The CT was accessed through the tympanic bulla in order to apply a dextran tracer. A longitudinal incision on the ventral neck revealed the digastric and masseter muscles. The tympanic bulla sits roughly between the two muscles though much farther dorsal. A small hole was made through the bulla where the CT was visualized between the ossicles and cut. The nerve stump proximal to the brain was labeled generously with crystals of 3kD biotinylated rhodamine-labeled dextran amine (D-7162: Invitrogen; Carlsbad, CA). A small piece of parafilm was placed over the opening in bulla before closing the incision (adapted from Mangold and Hill, 2008).
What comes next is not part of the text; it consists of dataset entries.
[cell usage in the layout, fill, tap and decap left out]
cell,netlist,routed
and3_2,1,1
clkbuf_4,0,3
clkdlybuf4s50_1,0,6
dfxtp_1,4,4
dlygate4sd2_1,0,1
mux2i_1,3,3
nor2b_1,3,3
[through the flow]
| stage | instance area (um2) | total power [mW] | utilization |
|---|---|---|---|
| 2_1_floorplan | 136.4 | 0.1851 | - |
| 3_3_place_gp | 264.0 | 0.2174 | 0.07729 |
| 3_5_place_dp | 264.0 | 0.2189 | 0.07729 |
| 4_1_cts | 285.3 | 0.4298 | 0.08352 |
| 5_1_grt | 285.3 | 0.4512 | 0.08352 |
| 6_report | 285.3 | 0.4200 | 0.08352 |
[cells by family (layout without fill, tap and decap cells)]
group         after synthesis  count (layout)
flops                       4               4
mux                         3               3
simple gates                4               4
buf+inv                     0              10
==> design.v <==
module AddRoundKey 
(
    input  wire [0:127] round_key,
    input  wire [0:127] mixed_cols_data,
    output wire [0:127] next_round_data
);
assign next_round_data[0:31]   = round_key[0:31]   ^  mixed_cols_data[0:31];
assign next_round_data[32:63]  = round_key[32:63]  ^  mixed_cols_data[32:63];
assign next_round_data[64:95]  = round_key[64:95]  ^  mixed_cols_data[64:95];
assign next_round_data[96:127] = round_key[96:127] ^  mixed_cols_data[96:127]; 
endmodule
==> run.sh <==
#!/bin/bash
# OpenROAD 26Q1-2900-gdf79404cd8, Yosys 0.63+post, stock flow scripts
make -C /OpenROAD-flow-scripts/flow DESIGN_CONFIG=/design/flow/config.mk WORK_HOME=/design/flow/orfs finish
==> config.mk <==
export PLATFORM = sky130hd
export DESIGN_NAME = AddRoundKey
export DESIGN_NICKNAME = AddRoundKey
export VERILOG_FILES = /design/flow/design.v
export SDC_FILE = /design/flow/constraint.sdc
export NUM_CORES = 4
export LEC_CHECK = 1
export CORE_AREA = 10 10 154 154
export DIE_AREA = 0 0 164 164
==> constraint.sdc <==
current_design AddRoundKey

set clk_period 1.0
set clk_io_pct 0.2

create_clock -name clk0 -period $clk_period

set non_clock_inputs [all_inputs -no_clocks]
set_input_delay [expr $clk_period * $clk_io_pct] -clock clk0 $non_clock_inputs
set_output_delay [expr $clk_period * $clk_io_pct] -clock clk0 [all_outputs]
==> flow_summary.html <==
<h2>Synthesis and place &amp; route</h2>
<table>
<tr><th>Metric</th><th>Value</th></tr>
<tr><th colspan="2">Critical path</th></tr>
<tr><td>Category of the most critical setup path</td><td>primary input to output port</td></tr>
<tr><td>Cell with the largest stage delay on the worst path</td><td>sky130_fd_sc_hd__dlygate4sd2_1</td></tr>
<tr><td>CP cell instances</td><td>dlygate4sd2_1 &gt; xor2_1 &gt; buf_2</td></tr>
<tr><td>Worst Path Required</td><td>800 ps</td></tr>
<tr><td>Delay of the slowest critical-path stage</td><td>240 ps</td></tr>
<tr><td>Worst setup EP type</td><td>output port</td></tr>
<tr><td>CP max FO</td><td>1</td></tr>
<tr><td>Critical Path Source Type</td><td>primary input</td></tr>
<tr><td>Crit path arrival time</td><td>820 ps</td></tr>
<tr><th colspan="2">GRT</th></tr>
<tr><td>Via count of the first global-routing pass</td><td>2609</td></tr>
<tr><td>Global-route usage over all layers</td><td>7.99%</td></tr>
<tr><td>Largest net degree at the start of global routing</td><td>2</td></tr>
<tr><td>Number of antenna violations at the first check in global routing</td><td>1</td></tr>
<tr><td>First-pass GRT wire length</td><td>16.4 mm</td></tr>
<tr><td>Total congestion overflow after global routing</td><td>0</td></tr>
<tr><th colspan="2">Drt</th></tr>
<tr><td>Via density</td><td>2.88</td></tr>
<tr><td>Number of nets still failing antenna checks after routing</td><td>0</td></tr>
<tr><td>Total Wirelength</td><td>12.3 mm</td></tr>
<tr><td>Routed wirelength normalized by instance count</td><td>15.7 um</td></tr>
<tr><td>Initial DRC count</td><td>41</td></tr>
<tr><td>Iteration tally of the first detailed-router pass</td><td>3</td></tr>
<tr><td>Via count</td><td>2253</td></tr>
<tr><td>Residual DRC count</td><td>0</td></tr>
<tr><th colspan="2">Floorplan</th></tr>
<tr><td>Floorplan die width</td><td>164 um</td></tr>
<tr><td>Total core area</td><td>0.0203 mm^2</td></tr>
<tr><td>Num rows</td><td>52</td></tr>
<tr><td>I/O pin total</td><td>384</td></tr>
<tr><td>Total die size</td><td>0.0269 mm^2</td></tr>
<tr><td>Height of the chip</td><td>164 um</td></tr>
<tr><td>Pre-placement core utilization</td><td>5.52%</td></tr>
<tr><th colspan="2">Logic synthesis</th></tr>
<tr><td>Top cells by area</td><td>sky130_fd_sc_hd__xor2_1 (100%)</td></tr>
<tr><td>Number of distinct library cells after synthesis</td><td>1</td></tr>
<tr><td>Area share of the leading cell type in the synthesized netlist</td><td>100%</td></tr>
<tr><td>Number of warnings reported in the yosys synthesis log</td><td>0</td></tr>
<tr><td>Instance tally after logic synthesis</td><td>128</td></tr>
<tr><td>Post-Syn Area</td><td>0.00112 mm^2</td></tr>
<tr><td>Yosys Instances</td><td>128</td></tr>
<tr><td>Average instance area after synthesis</td><td>8.76 um^2</td></tr>
<tr><td>Yosys Chip Area</td><td>0.00112 mm^2</td></tr>
<tr><td>Dominant cell type by area after synthesis</td><td>sky130_fd_sc_hd__xor2_1</td></tr>
<tr><td>Post-synth seq share</td><td>0%</td></tr>
<tr><th colspan="2">Placement</th></tr>
<tr><td>Port-buffer cells</td><td>384</td></tr>
<tr><td>HPWL after DPL</td><td>11.9 mm</td></tr>
<tr><td>Final RePlAce weighted congestion</td><td>0.899</td></tr>
<tr><td>DP Area</td><td>0.00530 mm^2</td></tr>
<tr><th colspan="2">STA</th></tr>
<tr><td>Cycle use final</td><td>102%</td></tr>
<tr><td>Actual slew at the worst max-slew pin</td><td>232 ps</td></tr>
<tr><td>Setup-violating endpoint count in the final report</td><td>1</td></tr>
<tr><td>Worst Setup Slack, final</td><td>-17.6 ps</td></tr>
<tr><td>RSZ-0062 raised after global routing</td><td>false</td></tr>
<tr><td>Tmin final</td><td>1020 ps</td></tr>
<tr><td>Normalized max-slew margin</td><td>84.5%</td></tr>
<tr><td>Achievable Freq</td><td>983 MHz</td></tr>
<tr><td>Max-slew violation count</td><td>0</td></tr>
<tr><td>Count of endpoints failing hold in the final timing report</td><td>0</td></tr>
<tr><td>Hold_ws</td><td>745 ps</td></tr>
<tr><th colspan="2">Power and ir drop</th></tr>
<tr><td>Worst supply voltage drop on vdd</td><td>0.0818 mV</td></tr>
<tr><td>Pwr per Cell Area</td><td>356 mW/mm^2</td></tr>
<tr><td>Register share of total power</td><td>0%</td></tr>
<tr><td>Leak Pwr</td><td>2.40 nW</td></tr>
<tr><td>Portion of total power attributed to combinational logic</td><td>100.0%</td></tr>
<tr><td>Switching share of total power</td><td>33.1%</td></tr>
<tr><td>Switching component of the power</td><td>0.000525 W</td></tr>
<tr><td>Clock network fraction of design power</td><td>0%</td></tr>
<tr><td>Internal Dissipation</td><td>0.00106 W</td></tr>
<tr><th colspan="2">Status</th></tr>
<tr><td>Status</td><td>complete, but fails checks</td></tr>
<tr><td>Violations in the final reports</td><td>negative setup slack</td></tr>
<tr><th colspan="2">Layout</th></tr>
<tr><td>Area growth syn-to-layout</td><td>297%</td></tr>
<tr><td>Multi-input gate area</td><td>0.00121 mm^2</td></tr>
<tr><td>Area taken by flip-flops and latches</td><td>0 um^2</td></tr>
<tr><td>Ratio of cells with drive above 1 in the final layout</td><td>28.1%</td></tr>
<tr><td>Final instance area</td><td>0.00446 mm^2</td></tr>
<tr><td>Count of flip-flops and latches</td><td>0</td></tr>
<tr><td>Final-layout clock buffer total</td><td>0</td></tr>
<tr><td>Filler cell count in the final layout</td><td>2395</td></tr>
<tr><th colspan="2">Min path</th></tr>
<tr><td>Worst min path class</td><td>primary input to output port</td></tr>
<tr><th colspan="2">Flow run</th></tr>
<tr><td>Maximum capacitance violations</td><td>0</td></tr>
<tr><td>Number of OpenROAD warnings</td><td>32</td></tr>
<tr><th colspan="2">Clock tree</th></tr>
<tr><td>Setup Fix Bufs, Post-CTS</td><td>0</td></tr>
</table>
==> final cells by class <==
cell class,instances,share of cell area (%)
multi-input combinational,128,27.2
antenna,1,0.0562
tap,270,7.58
timing repair buffer,384,65.2
==> layout by cell type, fill, tap and decap left out, drive strengths merged <==
cell type,n
buf,125
clkbuf,4
clkdlybuf4s15,17
xor2,128
diode,1
dlygate4sd2,238
==> final timing paths <==
check             endpoint     startpoint  cells after the start  slack (ps)
max    next_round_data[99]  round_key[99]                      3         -20
min    next_round_data[20]  round_key[20]                      3         740
==> power by group through the flow <==
stage	clock (W)	combinational [W]	sequential [W]
CTS	0	0.00164	0
global route	0	0.00178	0
finish	0.000000000134	0.00159	0
==> kinds of logic (layout without fill, tap and decap cells) <==
logic type                after synthesis  count (layout)  synth area share, %
xor gates and xnor gates              128             128                  100
buffers and inverters                   0             384                    0
other                                   0               1                    0
==> stage by stage <==
step	setup TNS, ps	power, W	std cells	util (%)	setup WS (ps)
2_1_floorplan	0	0.000213	128	-	481
5_1_grt	0	0.00178	782	21.9	0.461
3_3_place_gp	-69100	0.00249	782	26.1	-751
4_1_cts	0	0.00164	782	21.9	2.26
3_5_place_dp	-68990	0.00249	782	26.1	-731
6_report	-17.6	0.00159	783	21.9	-17.6
==> synth_stat cells <==
cell / n
sky130_fd_sc_hd__xor2_1: 128
==> metal layers <==
metal  track usage, %  part of all wire, %
met5                0                    0
met2             16.0                   54
met3             3.86                   14
met4            0.162                0.098
met1             7.45                   32
==> worst max-delay path: cells and delay by family <==
family    cells  cell delay, ps
buf+inv       2             390
xor+xnor      1             230
==> what timing repair did <==
action                                  4_1_cts  5_1_grt
gates resized                               681       13
endpoints found under the setup margin      128       10
pin swaps                                   121        9
hold buffers                                  0        0
No activity file was given, so power comes from the tool's default toggle rates.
However, this method brought limitations to the current studies primarily because the optimal time to observe anterograde dextran tracer (i.e., CT afferents in the nTS) is two to three days. As the dye slowly dissipates with longer survival times, it becomes impractical to localize the CT projections in longer-term survivals. Further, in studying glial reactivity it was not desirable to introduce another source of damage. Therefore, the antibodies to purinergic receptors P2X2 and P2X3 were tested and subsequently utilized to define the area of termination of primary CT afferents (see Figure 1).

Perfusion and fixation

Animals were deeply anesthetized with 50mg/kg sodium pentobarbital (Ovation Pharmaceuticals Inc; Deerfield, IL) by intraperitoneal injection (IP). The mouse was then perfused transcardially with 15mL of 0.9% sodium chloride followed by 25mL of 4% paraformaldehyde (PFA). The brainstem was removed and postfixed in buffered PFA for 3-4 hours at room temperature before overnight cryoprotection with 20% sucrose in 0.1M phosphate buffer (PB, pH 7.2) at 4°C. The next day, the tissue was mounted in OCT compound (Optimal Cutting Temperature; Fisher Scientific, Pittsburgh, PA) and cut on a cryostat. For Ki67 labeling, 30μm sections were collected directly onto Superfrost Slides (Fisher). For all other experiments, 40μm free-floating sections were collected in three reservoirs filled with PBS (0.1M phosphate buffer saline, pH 7.2). Accordingly, the brainstem was separated into three series with sections spaced 120μm apart. After antibody processing, sections were mounted onto slides and cover slips were applied with Fluormount G (Southern Biotechnology Associates, Inc., Birmingham, AL).

Immunohistochemistry

Antibodies were diluted in blocking solution (2% normal goat serum, 1% bovine serum albumin and 0.3% triton in PBS); overnight incubations were at 4°C and buffer washes were ten minutes each unless stated otherwise.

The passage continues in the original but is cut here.